▸ **SOURCE MATERIAL**:
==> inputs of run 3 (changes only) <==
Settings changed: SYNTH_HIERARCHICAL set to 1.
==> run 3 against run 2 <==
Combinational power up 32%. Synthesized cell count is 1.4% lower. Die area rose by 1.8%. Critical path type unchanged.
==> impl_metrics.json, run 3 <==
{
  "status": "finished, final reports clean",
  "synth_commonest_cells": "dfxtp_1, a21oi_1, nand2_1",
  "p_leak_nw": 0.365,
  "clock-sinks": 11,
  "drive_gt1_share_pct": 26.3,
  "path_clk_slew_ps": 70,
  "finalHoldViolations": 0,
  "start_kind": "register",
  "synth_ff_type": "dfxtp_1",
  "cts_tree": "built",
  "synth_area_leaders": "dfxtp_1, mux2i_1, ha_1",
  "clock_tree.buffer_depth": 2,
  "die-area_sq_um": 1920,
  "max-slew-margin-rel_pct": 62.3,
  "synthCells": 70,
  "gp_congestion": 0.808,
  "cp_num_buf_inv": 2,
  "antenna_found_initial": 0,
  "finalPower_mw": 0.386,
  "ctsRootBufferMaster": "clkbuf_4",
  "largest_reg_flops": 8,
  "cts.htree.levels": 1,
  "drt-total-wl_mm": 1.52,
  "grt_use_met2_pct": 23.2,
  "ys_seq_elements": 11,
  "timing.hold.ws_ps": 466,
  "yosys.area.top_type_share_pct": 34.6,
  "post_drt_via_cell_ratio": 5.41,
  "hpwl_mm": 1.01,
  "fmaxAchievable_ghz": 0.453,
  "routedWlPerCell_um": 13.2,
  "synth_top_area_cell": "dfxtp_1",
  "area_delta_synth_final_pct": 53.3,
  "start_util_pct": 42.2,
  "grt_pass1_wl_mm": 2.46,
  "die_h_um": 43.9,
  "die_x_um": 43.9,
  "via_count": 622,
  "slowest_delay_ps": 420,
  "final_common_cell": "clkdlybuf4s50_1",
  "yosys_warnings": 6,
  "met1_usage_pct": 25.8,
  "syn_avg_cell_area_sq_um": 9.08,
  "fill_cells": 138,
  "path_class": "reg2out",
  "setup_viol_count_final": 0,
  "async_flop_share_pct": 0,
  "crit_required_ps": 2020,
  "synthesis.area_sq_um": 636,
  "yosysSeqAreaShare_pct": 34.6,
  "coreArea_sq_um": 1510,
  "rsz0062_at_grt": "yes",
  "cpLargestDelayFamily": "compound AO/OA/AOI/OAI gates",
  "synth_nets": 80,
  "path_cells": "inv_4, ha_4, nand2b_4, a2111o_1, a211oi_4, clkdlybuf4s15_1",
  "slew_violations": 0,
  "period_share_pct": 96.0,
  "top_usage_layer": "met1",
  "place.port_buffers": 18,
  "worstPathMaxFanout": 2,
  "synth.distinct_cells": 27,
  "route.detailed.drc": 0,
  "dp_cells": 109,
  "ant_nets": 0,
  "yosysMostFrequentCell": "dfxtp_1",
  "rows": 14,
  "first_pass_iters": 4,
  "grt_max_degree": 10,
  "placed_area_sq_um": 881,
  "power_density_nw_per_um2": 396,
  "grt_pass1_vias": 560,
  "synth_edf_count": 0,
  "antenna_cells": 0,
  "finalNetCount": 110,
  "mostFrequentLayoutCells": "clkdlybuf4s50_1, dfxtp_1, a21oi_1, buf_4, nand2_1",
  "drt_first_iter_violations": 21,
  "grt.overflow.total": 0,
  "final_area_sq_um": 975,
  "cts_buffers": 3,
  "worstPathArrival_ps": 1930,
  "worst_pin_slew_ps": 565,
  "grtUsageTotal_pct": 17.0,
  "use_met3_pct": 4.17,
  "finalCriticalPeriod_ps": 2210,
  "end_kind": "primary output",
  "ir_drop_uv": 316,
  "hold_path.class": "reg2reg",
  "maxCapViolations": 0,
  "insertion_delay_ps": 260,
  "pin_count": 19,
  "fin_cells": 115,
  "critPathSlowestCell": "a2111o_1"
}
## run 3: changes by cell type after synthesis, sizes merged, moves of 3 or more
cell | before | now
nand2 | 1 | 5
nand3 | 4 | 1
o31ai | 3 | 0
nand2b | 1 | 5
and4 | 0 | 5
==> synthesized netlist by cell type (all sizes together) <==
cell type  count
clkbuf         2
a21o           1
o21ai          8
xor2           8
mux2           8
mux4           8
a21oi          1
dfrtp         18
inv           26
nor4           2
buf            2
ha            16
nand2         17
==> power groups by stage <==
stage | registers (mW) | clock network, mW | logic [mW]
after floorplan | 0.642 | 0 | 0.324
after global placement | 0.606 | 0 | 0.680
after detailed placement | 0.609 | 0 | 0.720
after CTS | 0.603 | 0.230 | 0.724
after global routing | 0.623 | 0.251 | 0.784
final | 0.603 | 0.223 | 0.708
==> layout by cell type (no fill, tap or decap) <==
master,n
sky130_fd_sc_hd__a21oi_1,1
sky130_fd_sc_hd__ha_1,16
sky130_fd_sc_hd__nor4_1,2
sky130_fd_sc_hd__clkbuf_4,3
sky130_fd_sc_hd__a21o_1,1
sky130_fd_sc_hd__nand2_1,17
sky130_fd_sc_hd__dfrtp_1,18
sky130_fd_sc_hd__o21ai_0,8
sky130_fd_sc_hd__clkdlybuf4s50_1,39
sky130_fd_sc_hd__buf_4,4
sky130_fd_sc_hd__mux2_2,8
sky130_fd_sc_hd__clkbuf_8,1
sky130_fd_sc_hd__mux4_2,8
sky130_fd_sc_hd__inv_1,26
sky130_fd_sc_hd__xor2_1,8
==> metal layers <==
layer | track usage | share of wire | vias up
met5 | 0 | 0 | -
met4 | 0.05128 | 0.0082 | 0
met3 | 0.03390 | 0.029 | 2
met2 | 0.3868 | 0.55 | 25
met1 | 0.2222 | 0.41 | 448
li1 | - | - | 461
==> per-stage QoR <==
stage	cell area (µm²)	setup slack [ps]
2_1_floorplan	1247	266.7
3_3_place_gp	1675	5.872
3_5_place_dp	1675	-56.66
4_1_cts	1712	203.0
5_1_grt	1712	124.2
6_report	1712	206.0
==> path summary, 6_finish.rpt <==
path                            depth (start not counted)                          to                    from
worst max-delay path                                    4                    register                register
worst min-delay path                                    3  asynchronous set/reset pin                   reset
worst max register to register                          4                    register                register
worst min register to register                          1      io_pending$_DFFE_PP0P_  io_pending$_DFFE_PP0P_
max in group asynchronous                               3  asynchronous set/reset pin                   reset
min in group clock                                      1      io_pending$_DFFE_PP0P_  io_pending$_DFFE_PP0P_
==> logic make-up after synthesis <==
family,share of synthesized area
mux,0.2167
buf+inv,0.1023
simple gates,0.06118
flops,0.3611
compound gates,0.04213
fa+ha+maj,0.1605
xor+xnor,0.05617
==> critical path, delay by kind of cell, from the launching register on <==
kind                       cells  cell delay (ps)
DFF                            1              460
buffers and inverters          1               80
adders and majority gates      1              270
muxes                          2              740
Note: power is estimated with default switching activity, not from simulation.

---

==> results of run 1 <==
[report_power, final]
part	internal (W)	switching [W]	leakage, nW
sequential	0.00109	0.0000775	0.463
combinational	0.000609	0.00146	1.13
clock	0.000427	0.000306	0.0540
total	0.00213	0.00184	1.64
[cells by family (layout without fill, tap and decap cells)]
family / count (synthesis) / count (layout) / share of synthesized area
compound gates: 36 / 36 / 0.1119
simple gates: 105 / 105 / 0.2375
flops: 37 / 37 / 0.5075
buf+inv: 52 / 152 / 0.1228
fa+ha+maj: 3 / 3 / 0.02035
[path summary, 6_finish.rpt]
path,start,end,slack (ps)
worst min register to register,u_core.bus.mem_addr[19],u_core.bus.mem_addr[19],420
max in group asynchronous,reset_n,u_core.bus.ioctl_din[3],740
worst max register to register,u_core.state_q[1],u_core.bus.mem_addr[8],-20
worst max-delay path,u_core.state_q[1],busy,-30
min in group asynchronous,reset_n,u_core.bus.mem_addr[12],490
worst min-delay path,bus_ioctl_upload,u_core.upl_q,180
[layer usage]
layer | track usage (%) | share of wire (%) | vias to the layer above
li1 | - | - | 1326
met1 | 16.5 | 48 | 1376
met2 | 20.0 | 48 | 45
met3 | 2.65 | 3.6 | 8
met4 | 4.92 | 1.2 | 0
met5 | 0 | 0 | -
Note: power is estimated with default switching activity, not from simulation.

▸ **REQUIRED WORK**:
Note every line of the records that holds the word "compound", and copy it.

▸ **PROBLEM SOLUTION**:
  "cpLargestDelayFamily": "compound AO/OA/AOI/OAI gates",
compound gates,0.04213
compound gates: 36 / 36 / 0.1119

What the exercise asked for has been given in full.